In Chapter 1, Linux Networking Constructs and Chapter 2, Configuring and Monitoring Docker Networks, we reviewed common Linux network constructs as well as covered the Docker native options for container networking. In this recipe, we'll walk through how to manually network a container the same way that Docker does in the default bridge network mode. Understanding how Docker handles networking provisioning for containers is a key building block in understanding non-native options for container networking.
In this recipe, we'll be demonstrating the configuration on a single Docker host. It is assumed that this host has Docker installed and that Docker is in its default configuration. In order to view and manipulate networking settings, you'll want to ensure that you have the iproute2
toolset installed. If not present on the system, it can be installed by using the command:
sudo apt-get install iproute2
In order to make network changes to the host, you'll also need root-level access.
In order to manually provision a container's network, we need to explicitly tell Docker not to provision a container's network at runtime.

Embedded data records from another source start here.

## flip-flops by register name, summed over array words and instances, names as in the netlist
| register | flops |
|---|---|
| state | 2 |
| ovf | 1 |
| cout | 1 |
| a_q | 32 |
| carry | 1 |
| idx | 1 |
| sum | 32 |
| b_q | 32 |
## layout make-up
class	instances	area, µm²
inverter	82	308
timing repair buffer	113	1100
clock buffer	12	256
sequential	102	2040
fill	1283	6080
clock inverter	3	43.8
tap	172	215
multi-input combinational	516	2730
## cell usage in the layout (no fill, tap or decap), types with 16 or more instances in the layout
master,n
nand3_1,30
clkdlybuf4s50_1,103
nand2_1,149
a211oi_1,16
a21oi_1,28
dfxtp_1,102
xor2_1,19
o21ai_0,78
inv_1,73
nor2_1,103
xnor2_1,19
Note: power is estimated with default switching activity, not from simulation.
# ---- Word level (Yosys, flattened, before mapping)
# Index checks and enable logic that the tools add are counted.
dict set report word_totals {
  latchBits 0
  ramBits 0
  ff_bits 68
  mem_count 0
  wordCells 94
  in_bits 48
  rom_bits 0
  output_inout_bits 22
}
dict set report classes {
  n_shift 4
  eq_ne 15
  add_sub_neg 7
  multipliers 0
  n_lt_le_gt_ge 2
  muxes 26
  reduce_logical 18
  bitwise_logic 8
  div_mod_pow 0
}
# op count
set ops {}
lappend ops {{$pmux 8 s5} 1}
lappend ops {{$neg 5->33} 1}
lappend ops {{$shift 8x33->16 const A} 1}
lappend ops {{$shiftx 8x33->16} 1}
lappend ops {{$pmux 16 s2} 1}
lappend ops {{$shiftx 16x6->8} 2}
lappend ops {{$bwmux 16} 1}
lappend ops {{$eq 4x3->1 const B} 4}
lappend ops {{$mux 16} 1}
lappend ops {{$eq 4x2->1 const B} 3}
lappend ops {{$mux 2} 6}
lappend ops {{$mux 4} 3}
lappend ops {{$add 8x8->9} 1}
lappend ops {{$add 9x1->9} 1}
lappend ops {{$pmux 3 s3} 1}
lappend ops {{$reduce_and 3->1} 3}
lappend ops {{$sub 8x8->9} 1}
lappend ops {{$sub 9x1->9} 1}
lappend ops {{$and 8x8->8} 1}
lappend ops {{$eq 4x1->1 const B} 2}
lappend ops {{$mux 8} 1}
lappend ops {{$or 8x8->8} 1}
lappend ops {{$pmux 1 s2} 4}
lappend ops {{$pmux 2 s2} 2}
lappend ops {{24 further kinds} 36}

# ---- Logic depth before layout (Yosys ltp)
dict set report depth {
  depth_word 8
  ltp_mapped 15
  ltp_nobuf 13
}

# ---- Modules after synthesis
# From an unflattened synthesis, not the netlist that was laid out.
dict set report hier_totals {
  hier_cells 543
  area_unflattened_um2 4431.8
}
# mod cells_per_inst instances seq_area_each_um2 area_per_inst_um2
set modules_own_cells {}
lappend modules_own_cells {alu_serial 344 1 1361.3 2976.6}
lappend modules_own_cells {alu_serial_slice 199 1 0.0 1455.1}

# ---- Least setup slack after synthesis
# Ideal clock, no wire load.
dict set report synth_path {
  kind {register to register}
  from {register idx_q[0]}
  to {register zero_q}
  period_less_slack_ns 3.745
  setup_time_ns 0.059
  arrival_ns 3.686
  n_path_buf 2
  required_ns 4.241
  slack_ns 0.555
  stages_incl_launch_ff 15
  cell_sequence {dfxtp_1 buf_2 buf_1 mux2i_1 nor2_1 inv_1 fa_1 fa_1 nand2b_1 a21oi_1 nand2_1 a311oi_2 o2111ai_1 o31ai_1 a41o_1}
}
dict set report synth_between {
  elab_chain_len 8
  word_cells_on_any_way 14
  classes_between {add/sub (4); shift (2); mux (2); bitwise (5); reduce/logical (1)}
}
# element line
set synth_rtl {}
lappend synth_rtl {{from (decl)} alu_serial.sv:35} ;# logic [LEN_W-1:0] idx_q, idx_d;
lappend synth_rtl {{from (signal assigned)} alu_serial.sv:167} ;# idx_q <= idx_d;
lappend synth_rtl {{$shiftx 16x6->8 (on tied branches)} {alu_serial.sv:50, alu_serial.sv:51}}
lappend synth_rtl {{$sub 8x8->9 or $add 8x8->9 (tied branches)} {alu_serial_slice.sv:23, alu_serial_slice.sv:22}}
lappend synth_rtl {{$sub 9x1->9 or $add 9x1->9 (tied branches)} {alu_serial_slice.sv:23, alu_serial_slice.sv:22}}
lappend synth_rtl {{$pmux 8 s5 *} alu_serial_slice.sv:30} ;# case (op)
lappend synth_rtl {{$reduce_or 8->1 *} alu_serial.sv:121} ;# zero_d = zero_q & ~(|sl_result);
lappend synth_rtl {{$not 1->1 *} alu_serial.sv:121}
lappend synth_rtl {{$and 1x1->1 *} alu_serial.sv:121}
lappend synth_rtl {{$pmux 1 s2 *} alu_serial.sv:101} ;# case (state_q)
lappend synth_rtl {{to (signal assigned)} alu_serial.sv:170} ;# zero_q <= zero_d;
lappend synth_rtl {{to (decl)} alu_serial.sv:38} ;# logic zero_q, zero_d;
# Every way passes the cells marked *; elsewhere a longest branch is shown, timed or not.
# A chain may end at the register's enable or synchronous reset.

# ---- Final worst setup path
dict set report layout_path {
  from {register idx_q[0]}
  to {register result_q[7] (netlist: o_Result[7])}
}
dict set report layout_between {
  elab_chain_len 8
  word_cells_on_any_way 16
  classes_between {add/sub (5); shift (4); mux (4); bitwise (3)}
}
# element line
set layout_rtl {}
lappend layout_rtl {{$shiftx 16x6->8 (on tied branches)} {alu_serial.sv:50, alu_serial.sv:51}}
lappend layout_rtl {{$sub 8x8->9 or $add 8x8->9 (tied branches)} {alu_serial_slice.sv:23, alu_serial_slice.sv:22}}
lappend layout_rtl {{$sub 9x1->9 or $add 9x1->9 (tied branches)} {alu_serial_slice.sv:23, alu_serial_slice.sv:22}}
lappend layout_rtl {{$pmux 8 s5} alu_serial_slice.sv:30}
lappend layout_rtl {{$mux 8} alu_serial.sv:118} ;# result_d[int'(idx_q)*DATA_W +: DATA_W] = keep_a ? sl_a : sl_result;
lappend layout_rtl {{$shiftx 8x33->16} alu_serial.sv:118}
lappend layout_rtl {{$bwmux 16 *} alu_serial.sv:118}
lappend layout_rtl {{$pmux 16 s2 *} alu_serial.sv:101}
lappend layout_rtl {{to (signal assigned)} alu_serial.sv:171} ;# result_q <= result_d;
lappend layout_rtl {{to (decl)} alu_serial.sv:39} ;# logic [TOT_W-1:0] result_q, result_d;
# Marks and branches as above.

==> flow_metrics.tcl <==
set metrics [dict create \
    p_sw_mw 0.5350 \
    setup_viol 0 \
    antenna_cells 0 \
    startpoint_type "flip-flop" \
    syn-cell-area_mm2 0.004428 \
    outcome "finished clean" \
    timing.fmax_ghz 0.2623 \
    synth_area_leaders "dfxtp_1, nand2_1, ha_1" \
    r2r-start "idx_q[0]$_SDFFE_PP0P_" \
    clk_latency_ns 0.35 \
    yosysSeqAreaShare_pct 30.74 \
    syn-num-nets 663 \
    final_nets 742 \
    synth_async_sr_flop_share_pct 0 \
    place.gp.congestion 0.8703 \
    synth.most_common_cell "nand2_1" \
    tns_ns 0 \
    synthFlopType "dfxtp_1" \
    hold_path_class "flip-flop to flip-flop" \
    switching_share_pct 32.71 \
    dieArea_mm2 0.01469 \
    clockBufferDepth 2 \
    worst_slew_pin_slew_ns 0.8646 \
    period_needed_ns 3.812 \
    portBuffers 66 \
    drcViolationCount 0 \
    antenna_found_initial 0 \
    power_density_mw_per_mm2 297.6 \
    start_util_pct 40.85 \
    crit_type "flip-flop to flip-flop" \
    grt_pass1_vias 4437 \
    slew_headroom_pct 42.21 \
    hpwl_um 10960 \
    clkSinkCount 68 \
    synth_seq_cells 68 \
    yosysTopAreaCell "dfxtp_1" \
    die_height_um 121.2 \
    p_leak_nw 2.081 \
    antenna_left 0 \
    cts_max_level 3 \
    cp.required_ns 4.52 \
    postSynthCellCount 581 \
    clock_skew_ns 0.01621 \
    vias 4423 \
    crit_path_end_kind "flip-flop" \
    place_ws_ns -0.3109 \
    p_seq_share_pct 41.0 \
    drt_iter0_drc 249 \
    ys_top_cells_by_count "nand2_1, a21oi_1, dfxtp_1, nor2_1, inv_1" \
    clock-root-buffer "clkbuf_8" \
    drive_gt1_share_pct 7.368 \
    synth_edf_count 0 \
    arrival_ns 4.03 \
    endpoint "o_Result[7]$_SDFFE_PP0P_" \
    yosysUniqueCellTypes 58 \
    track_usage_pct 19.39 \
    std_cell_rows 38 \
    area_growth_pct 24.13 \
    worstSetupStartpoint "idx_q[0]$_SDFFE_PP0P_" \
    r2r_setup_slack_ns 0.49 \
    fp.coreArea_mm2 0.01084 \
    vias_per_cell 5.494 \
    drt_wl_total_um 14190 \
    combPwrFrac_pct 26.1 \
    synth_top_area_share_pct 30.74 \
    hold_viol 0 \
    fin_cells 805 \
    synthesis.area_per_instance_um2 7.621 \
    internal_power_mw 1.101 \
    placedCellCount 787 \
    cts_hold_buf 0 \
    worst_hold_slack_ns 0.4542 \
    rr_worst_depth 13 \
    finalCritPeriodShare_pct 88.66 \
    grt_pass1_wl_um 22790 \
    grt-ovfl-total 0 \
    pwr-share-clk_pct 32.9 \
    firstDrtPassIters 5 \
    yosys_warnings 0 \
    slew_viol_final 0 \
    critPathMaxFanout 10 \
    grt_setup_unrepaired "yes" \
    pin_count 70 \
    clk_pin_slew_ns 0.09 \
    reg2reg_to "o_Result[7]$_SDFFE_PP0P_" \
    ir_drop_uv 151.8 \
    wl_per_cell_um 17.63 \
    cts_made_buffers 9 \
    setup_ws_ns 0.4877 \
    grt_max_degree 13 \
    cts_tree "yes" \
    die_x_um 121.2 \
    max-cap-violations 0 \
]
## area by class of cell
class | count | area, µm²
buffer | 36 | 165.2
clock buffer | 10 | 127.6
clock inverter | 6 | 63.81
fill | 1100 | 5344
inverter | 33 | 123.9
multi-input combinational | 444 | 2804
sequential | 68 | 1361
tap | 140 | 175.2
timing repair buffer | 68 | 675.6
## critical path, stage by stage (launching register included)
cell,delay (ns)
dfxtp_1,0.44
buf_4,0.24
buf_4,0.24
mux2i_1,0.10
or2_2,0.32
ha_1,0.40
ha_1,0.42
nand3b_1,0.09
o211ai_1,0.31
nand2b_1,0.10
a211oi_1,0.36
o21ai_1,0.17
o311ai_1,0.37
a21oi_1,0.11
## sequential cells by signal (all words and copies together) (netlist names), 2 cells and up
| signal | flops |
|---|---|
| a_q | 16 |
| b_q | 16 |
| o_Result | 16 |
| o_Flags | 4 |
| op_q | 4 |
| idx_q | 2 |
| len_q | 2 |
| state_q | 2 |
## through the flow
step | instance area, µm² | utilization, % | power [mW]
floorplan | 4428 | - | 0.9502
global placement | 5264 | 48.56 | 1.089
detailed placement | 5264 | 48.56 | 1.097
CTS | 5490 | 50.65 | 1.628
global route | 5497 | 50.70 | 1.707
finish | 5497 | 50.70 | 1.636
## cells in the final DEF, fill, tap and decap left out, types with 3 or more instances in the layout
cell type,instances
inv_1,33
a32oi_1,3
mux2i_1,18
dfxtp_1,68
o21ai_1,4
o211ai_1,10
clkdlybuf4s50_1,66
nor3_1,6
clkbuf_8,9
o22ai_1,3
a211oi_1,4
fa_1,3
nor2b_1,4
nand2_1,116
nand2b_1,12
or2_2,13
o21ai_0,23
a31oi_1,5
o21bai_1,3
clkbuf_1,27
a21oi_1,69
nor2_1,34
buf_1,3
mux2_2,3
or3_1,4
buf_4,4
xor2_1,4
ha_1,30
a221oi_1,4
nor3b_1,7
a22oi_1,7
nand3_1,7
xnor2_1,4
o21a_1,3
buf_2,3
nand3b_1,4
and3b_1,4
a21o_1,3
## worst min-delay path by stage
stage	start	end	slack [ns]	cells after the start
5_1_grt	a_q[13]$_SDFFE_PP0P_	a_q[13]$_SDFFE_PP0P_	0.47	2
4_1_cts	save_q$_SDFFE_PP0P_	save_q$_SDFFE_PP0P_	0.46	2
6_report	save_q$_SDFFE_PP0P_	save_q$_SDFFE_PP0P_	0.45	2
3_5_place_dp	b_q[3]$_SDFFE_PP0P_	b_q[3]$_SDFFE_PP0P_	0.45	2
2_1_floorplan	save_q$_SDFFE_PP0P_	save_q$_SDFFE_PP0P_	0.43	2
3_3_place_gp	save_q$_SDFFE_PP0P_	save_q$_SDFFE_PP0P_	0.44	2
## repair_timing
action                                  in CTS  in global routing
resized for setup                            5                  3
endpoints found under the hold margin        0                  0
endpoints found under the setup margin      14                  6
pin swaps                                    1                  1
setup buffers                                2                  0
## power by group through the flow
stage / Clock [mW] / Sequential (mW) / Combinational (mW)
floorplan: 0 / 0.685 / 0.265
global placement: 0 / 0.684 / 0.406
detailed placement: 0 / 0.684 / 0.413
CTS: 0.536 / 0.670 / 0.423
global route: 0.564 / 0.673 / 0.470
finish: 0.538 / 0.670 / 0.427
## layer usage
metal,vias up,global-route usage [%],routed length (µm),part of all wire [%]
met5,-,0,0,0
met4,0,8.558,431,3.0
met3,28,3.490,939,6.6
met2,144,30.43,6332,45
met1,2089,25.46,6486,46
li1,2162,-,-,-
`config.mk`:
```
export PLATFORM = sky130hd
export DESIGN_NAME = if_id_decode_stage
export DESIGN_NICKNAME = d
export VERILOG_FILES = /design/src/rtl/if_id_decode_stage.sv
export SDC_FILE = /design/constraint.sdc
export NUM_CORES = 1
export LEC_CHECK = 0
export ABC_AREA = 1
export CAP_MARGIN = 20
export CORE_AREA = 2 2 138 140
export CTS_BUF_LIST = sky130_fd_sc_hd__clkbuf_4 sky130_fd_sc_hd__clkbuf_8 sky130_fd_sc_hd__clkbuf_16
export DETAILED_ROUTE_END_ITERATION = 10
export DIE_AREA = 0 0 140 142
export GPL_ROUTABILITY_DRIVEN = 0
export PLACE_DENSITY_LB_ADDON = 0.2
export SLEW_MARGIN = 30
export SYNTH_ARGS = -nofsm -noshare
export SYNTH_HDL_FRONTEND = slang
export SYNTH_SLANG_ARGS = --single-unit
```
`constraint.sdc`:
```
create_clock -name clk -period 4.35 [get_ports clk]
set_input_delay 0.87 -clock clk [delete_from_list [all_inputs] [get_ports clk]]
set_output_delay 0.87 -clock clk [all_outputs]
set_load 0.02 [all_outputs]
```
`src/rtl/if_id_decode_stage.sv`:
```
// IF/ID stage: 2-entry skid FIFO of {instr, pc}. The head entry is split into
// register addresses and an immediate/extension-mode pair for ext_module.
module if_id_decode_stage #(
  parameter int          PC_W       = 32,
  parameter int          REG_AW     = 4,
  parameter logic [5:0]  ILLEGAL_OP = 6'h3F
) (
  input  logic              clk,
  input  logic              rst_n,
  input  logic              flush,
  input  logic              in_valid,
  output logic              in_ready,
  input  logic [31:0]       in_instr,
  input  logic [PC_W-1:0]   in_pc,
  output logic              out_valid,
  input  logic              out_ready,
  output logic [PC_W-1:0]   out_pc,
  output logic [5:0]        opcode,
  output logic [REG_AW-1:0] rd,
  output logic [REG_AW-1:0] rs1,
  output logic [REG_AW-1:0] rs2,
  output logic [25:0]       imm,
  output logic [1:0]        imm_ctrl,
  output logic              illegal
);

  logic [31:0]     instr_q [2];
  logic [PC_W-1:0] pc_q    [2];
  logic            rd_ptr;
  logic            wr_ptr;
  logic [1:0]      count;
  logic            push;
  logic            pop;
  logic [31:0]     head_instr;

  // Handshake is driven only by registered count, so out_ready never reaches in_ready.
  assign in_ready  = (count != 2'd2);
  assign out_valid = (count != 2'd0);
  assign push      = in_valid & in_ready;
  assign pop       = out_valid & out_ready;

  always_ff @(posedge clk or negedge rst_n) begin
    if (!rst_n) begin
      for (int i = 0; i < 2; i++) begin
        instr_q[i] <= '0;
        pc_q[i]    <= '0;
      end
      rd_ptr <= 1'b0;
      wr_ptr <= 1'b0;
      count  <= 2'd0;
    end else if (flush) begin
      rd_ptr <= 1'b0;
      wr_ptr <= 1'b0;
      count  <= 2'd0;
    end else begin
      if (push) begin
        instr_q[wr_ptr] <= in_instr;
        pc_q[wr_ptr]    <= in_pc;
        wr_ptr          <= ~wr_ptr;
      end
      if (pop) begin
        rd_ptr <= ~rd_ptr;
      end
      case ({push, pop})
        2'b10:   count <= count + 2'd1;
        2'b01:   count <= count - 2'd1;
        default: count <= count;
      endcase
    end
  end

  // An empty buffer presents a zero instruction so stale entries never leak out.
  assign head_instr = out_valid ? instr_q[rd_ptr] : 32'd0;
  assign out_pc     = out_valid ? pc_q[rd_ptr] : '0;

  assign opcode = head_instr[31:26];
  assign rd     = head_instr[25 -: REG_AW];
  assign rs1    = head_instr[21 -: REG_AW];
  assign rs2    = head_instr[17 -: REG_AW];

  always_comb begin
    imm      = 26'd0;
    imm_ctrl = 2'b00;
    case (head_instr[31:30])
      2'b00: begin
        imm      = 26'd0;
        imm_ctrl = 2'b00;
      end
      2'b01: begin
        imm      = {13'd0, head_instr[12:0]};
        imm_ctrl = 2'b00;
      end
      2'b10: begin
        imm      = {13'd0, head_instr[12:0]};
        imm_ctrl = 2'b01;
      end
      default: begin
        imm      = head_instr[25:0];
        imm_ctrl = 2'b10;
      end
    endcase
  end

  assign illegal = out_valid & (head_instr[31:26] == ILLEGAL_OP);

endmodule

```
==> results.yml, run 1 <==
outcome:
  status: "finished with violations"
  violations: "design-rule violations"
timing:
  post-route-period-util_pct: 93.3
  rsz0062_at_grt: "no"
  finalMaxSlewViolations: 0
  tns_ns: 0
  hold_ws_ns: 0.472
  worstMarginPinSlew_ns: 0.842
  finalClockSkew_ns: 0.00530
  setup_ws_ns: 0.290
  setup-violations-final: 0
  timing.final.crit_period_ns: 4.06
  hold_viol_final: 0
  max_slew_margin_pct: 43.9
  max_freq_mhz: 246
synth:
  syn_nets: 821
  synth.distinct_cells: 25
  synthCells: 749
  post_synth.cell_area_avg_um2: 8.50
  synthesis.area_mm2: 0.00637
  yosysWarnings: 0
  yosysSeqAreaShare_pct: 51.9
  ys_seq_elements: 132
power:
  p_total_mw: 4.81
  irDropWorstVdd_mv: 0.306
  power_density_mw_per_mm2: 564
  internal_power_mw: 3.23
  power_switching_mw: 1.58
  pwr-share-clk_pct: 30.2
  p_leak_nw: 3.93
  seq_power_share_pct: 38.7
  swShare_pct: 32.9
  p_comb_share_pct: 31.1
clock_tree:
  cts.sinks: 132
  clock_path_buffers: 2
  clkTransAtPathRegs_ns: 0.06
  htree_levels: 4
  cts_tree: "yes"
  clk_latency_ns: 0.41
  clockRootBuffer: "clkbuf_16"
  numCtsBuffers: 17
  post_cts_buffers: 0
final_layout:
  final_cells: 1123
  syn_to_final_growth_pct: 33.8
  nets: 949
  fin_util_pct: 46.2
  n_antenna_cell: 0
  final_area_mm2: 0.00852
  drive_gt1_share_pct: 13.0
  fillers: 1864
place:
  placed_cells: 1092
  place.detailed.hpwl_um: 10100
  pre_cts_slack_ns: 0.460
  portBuffers: 149
  placed_area_mm2: 0.00790
detailed_routing:
  wl_um: 15500
  drc: 8
  drt_pass1_iterations: 7
  viasPerCell: 4.64
  via_count: 5211
  wl_per_cell_um: 13.8
  drtAntennaViolNets: 0
  drt-initial-drc-count: 281
min_path:
  min_path_type: "reg -> reg"
  hold_path_depth: 2
worst_setup_path:
  critPathLaunch: "rd_ptr"
  cp_data_arrival_time_ns: 3.19
  cp.required_ns: 3.48
  critPathCapture: "imm[10]"
  crit_fanout: 20
  rrSetupSlack_ns: 2.41
  end_kind: "output port"
  crit_type: "reg -> out"
  reg2reg_from: "count[0]"
  start_kind: "register"
  r2r-end: "instr_q[57]"
  reg2reg_depth: 6
global_route:
  antenna_found_initial: 0
  grt_max_degree: 101
  grt_pass1_vias: 5174
  grt_pass1_wl_um: 26300
  grtUsageTotal_pct: 16.6
  grt_overflow: 0
die:
  fp-row-count: 50
  die_x_um: 140
  dieArea_mm2: 0.0199
  fp.coreArea_mm2: 0.0185
  ioPinCount: 150
  die_y_um: 142
  initial_utilization_pct: 34.5
flow_run:
  maxCapViolCount: 0
[critical path, stage by stage (launching register included)]
cell and delay (ns):
dfrtp_4 0.59, inv_2 0.11, nand2_1 0.05, a21oi_1 0.28, ha_1 0.28, clkinvlp_4 0.27
nand2_1 0.15, nand2_2 0.20, a21oi_1 0.20, clkdlybuf4s50_1 0.63
[per-layer routing]
| metal | part of all wire (%) | wire length (um) | GRT usage (%) |
|---|---|---|---|
| met1 | 47 | 7260 | 22.6 |
| met2 | 48 | 7400 | 26.9 |
| met3 | 4.3 | 667 | 3.47 |
| met4 | 1.4 | 210 | 4.94 |
| met5 | 0 | 0 | 0 |
[cells in the final DEF (no fill, tap or decap), drive strengths merged]
cell and instances:
nand4 1, a21oi 53, bufinv 3, nand2 243, ha 3, clkbuf 23, or2 1, buf 10
clkdlybuf4s50 148, clkinv 4, clkinvlp 3, nor3 13, nor2 32, dfrtp 132, o211ai 1, nor4 13
o21ai 129, inv 71, nand3 6
[sequential cells by signal (all words and copies together), names as in the netlist]
signal   cells
wr_ptr       1
rd_ptr       1
count        2
pc_q        64
instr_q     64
[worst min path at each step]
| stage | startpoint | endpoint | slack (ns) |
|---|---|---|---|
| after floorplan | instr_q[30] | instr_q[30] | 0.45 |
| after global placement | instr_q[30] | instr_q[30] | 0.46 |
| after detailed placement | instr_q[30] | instr_q[30] | 0.46 |
| after CTS | instr_q[30] | instr_q[30] | 0.48 |
| after global routing | instr_q[30] | instr_q[30] | 0.49 |
| final | instr_q[30] | instr_q[30] | 0.47 |
[layout make-up]
type	count	area [um2]	area share (%)
clock buffers	22	475	5.58
clock inverters	9	129	1.51
inverters	72	274	3.21
multi-input cells	495	2460	28.8
flip-flops and latches	132	3310	38.8
well taps	234	293	3.44
repair buffers	159	1590	18.6
[power by group through the flow]
stage                     combinational [mW]  clock [mW]  sequential, mW
after global routing                    1.68        1.54            1.92
final                                   1.50        1.45            1.86
after global placement                  1.51           0            1.87
after floorplan                         1.02           0            1.82
after CTS                               1.52        1.50            1.86
after detailed placement                1.52           0            1.87
[synthesized netlist by cell type]
| library cell | instances | area [um2] |
|---|---|---|
| o21ai_0 | 2 | 10.0 |
| nand2_2 | 1 | 6.26 |
| inv_2 | 1 | 3.75 |
| o21ai_1 | 63 | 315 |
| dfrtp_1 | 132 | 3300 |
| o211ai_1 | 1 | 7.51 |
| nor3_1 | 13 | 65.1 |
| nand4_1 | 1 | 6.26 |
| nor2_1 | 31 | 116 |
| buf_2 | 12 | 60.1 |
| buf_6 | 20 | 225 |
| nand2_1 | 242 | 908 |
| clkbuf_1 | 15 | 56.3 |
| or2_2 | 1 | 6.26 |
| ha_1 | 3 | 37.5 |
| o21ai_2 | 64 | 561 |
| buf_1 | 2 | 7.51 |
| inv_1 | 71 | 267 |
| a21oi_4 | 1 | 16.3 |
| buf_4 | 1 | 7.51 |
| a21oi_1 | 52 | 260 |
| nor4_1 | 13 | 81.3 |
| nand3_2 | 1 | 10.0 |
| nand3_1 | 5 | 25.0 |
| nor2_2 | 1 | 6.26 |
[what timing repair did]
item / 4_1_cts / 5_1_grt
endpoints found under the setup margin: 0 / 13
gates resized for setup: 0 / 3
hold buffers: 0 / 0
[logic make-up after synthesis]
kind of cell / after synthesis / share of synthesized area (%)
simple gates: 309 / 19.3
buf+inv: 122 / 9.84
fa+ha+maj: 3 / 0.589
flops: 132 / 51.9
compound gates: 183 / 18.4
No activity file was read; power rests on OpenSTA's default activity.
==> inputs of run 2 (changes only) <==
==> constraint.sdc (replaced) <==
create_clock -name clk -period 5.12 [get_ports clk]
set_input_delay 1.024 -clock clk [delete_from_list [all_inputs] [get_ports clk]]
set_output_delay 1.024 -clock clk [all_outputs]
set_load 0.02 [all_outputs]
==> results.yml, run 2 (same netlist as run 1, synthesis figures left out) <==
outcome:
  status: "finished with violations"
  violations: "design-rule violations"
timing:
  max_slew_margin_pct: 48.0
  post-route-period-util_pct: 86.5
  finalClockSkew_ns: 0.0101
  max_freq_mhz: 226
  hold_ws_ns: 0.479
  tns_ns: 0
  hold_viol_final: 0
  worstMarginPinSlew_ns: 0.780
  rsz0062_at_grt: "no"
  finalMaxSlewViolations: 0
  setup-violations-final: 0
  timing.final.crit_period_ns: 4.43
power:
  power_density_mw_per_mm2: 479
  p_leak_nw: 3.92
  irDropWorstVdd_mv: 0.253
clock_tree:
  post_cts_buffers: 0
  clock_path_buffers: 2
  clockRootBuffer: "clkbuf_16"
  clkTransAtPathRegs_ns: 0.05
  holdBufCountCts: 0
  numCtsBuffers: 17
  cts.sinks: 132
  post_cts_resized: 0
  cts_tree: "yes"
  clk_latency_ns: 0.41
  htree_levels: 4
detailed_routing:
  drtAntennaViolNets: 0
  drt-initial-drc-count: 256
  via_count: 5225
  viasPerCell: 4.66
  drt_pass1_iterations: 10
  drc: 8
  wl_per_cell_um: 14.2
  wl_um: 16000
min_path:
  min_path_type: "reg -> reg"
global_route:
  antenna_found_initial: 0
  grtUsageTotal_pct: 16.9
  grt_pass1_vias: 5191
  globalRouteMet3Util_pct: 3.50
  top_usage_layer: "met2"
  grt_overflow: 0
  grt_max_degree: 96
  grt_pass1_wl_um: 26600
  grtUsageMet2_pct: 28.2
  gr-usage-met1_pct: 22.3
worst_setup_path:
  start_kind: "register"
  slowest_stage: "dfrtp_2"
  end_kind: "output port"
  critPathMaxStageDelay_ns: 0.66
  crit_fanout: 22
  crit_type: "reg -> out"
  cp_cell_sequence: "inv_2 > or2_2 > o211ai_1 > inv_1 > ha_1 > inv_1 > nand2_1 > nand2_1 > a21oi_1 > clkdlybuf4s50_1"
  path_delay_family: "buffers and inverters"
  path_buf_inv: 4
  cp_data_arrival_time_ns: 3.40
  cp.required_ns: 4.10
final_layout:
  largestRegisters: "instr_q x64, pc_q x64, count x2"
  layout_common_cells: "242 x nand2_1, 148 x clkdlybuf4s50_1, 131 x dfrtp_1"
  drive_gt1_share_pct: 12.6
  nets: 948
  syn_to_final_growth_pct: 33.3
  final_common_cell: "nand2_1"
  n_antenna_cell: 0
flow_run:
  maxCapViolCount: 0
die:
  die_y_um: 142
  dieArea_mm2: 0.0199
  fp-row-count: 50
  ioPinCount: 150
  fp.coreArea_mm2: 0.0185
  die_x_um: 140
  initial_utilization_pct: 34.5
place:
  portBuffers: 149
  place.detailed.hpwl_um: 10000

To do this, we run a container using a network mode of none
. For instance, we can start one of the web server containers without any network configuration by using this syntax:
user@docker1:~$ docker run --name web1 --net=none -d
jonlangemak/web_server_1
c108ca80db8a02089cb7ab95936eaa52ef03d26a82b1e95ce91ddf6eef942938
user@docker1:~$
After the container starts, we can check its network configuration using the docker exec
subcommand:
user@docker1:~$ docker exec web1 ip addr 1: lo: <LOOPBACK,UP,LOWER_UP> mtu 65536 qdisc noqueue state UNKNOWN qlen 1 link/loopback 00:00:00:00:00:00 brd 00:00:00:00:00:00 inet 127.0.0.1/8 scope host lo valid_lft forever preferred_lft forever inet6 ::1/128 scope host valid_lft forever preferred_lft forever user@docker1:~$
As you can see, the container doesn't have any interfaces defined besides its local loopback interface. At this point, there is no means to connect to the container. What we've done is essentially created a container in a bubble:
Because we're aiming to mimic the default network configuration, we now need to find a way to connect the container web1
to the docker0
bridge and assign it an IP address from within the bridges IP allocation (172.17.0.0/16
).
That being said, the first thing we need to do is create the interfaces that we'll use to connect the container to the docker0
bridge. As we saw in Chapter 1, Linux Networking Constructs, Linux has a networking component named Virtual Ethernet (VETH) pairs, which will work well for this purpose. One end of the interface will connect to the docker0
bridge and the other end will connect to the container.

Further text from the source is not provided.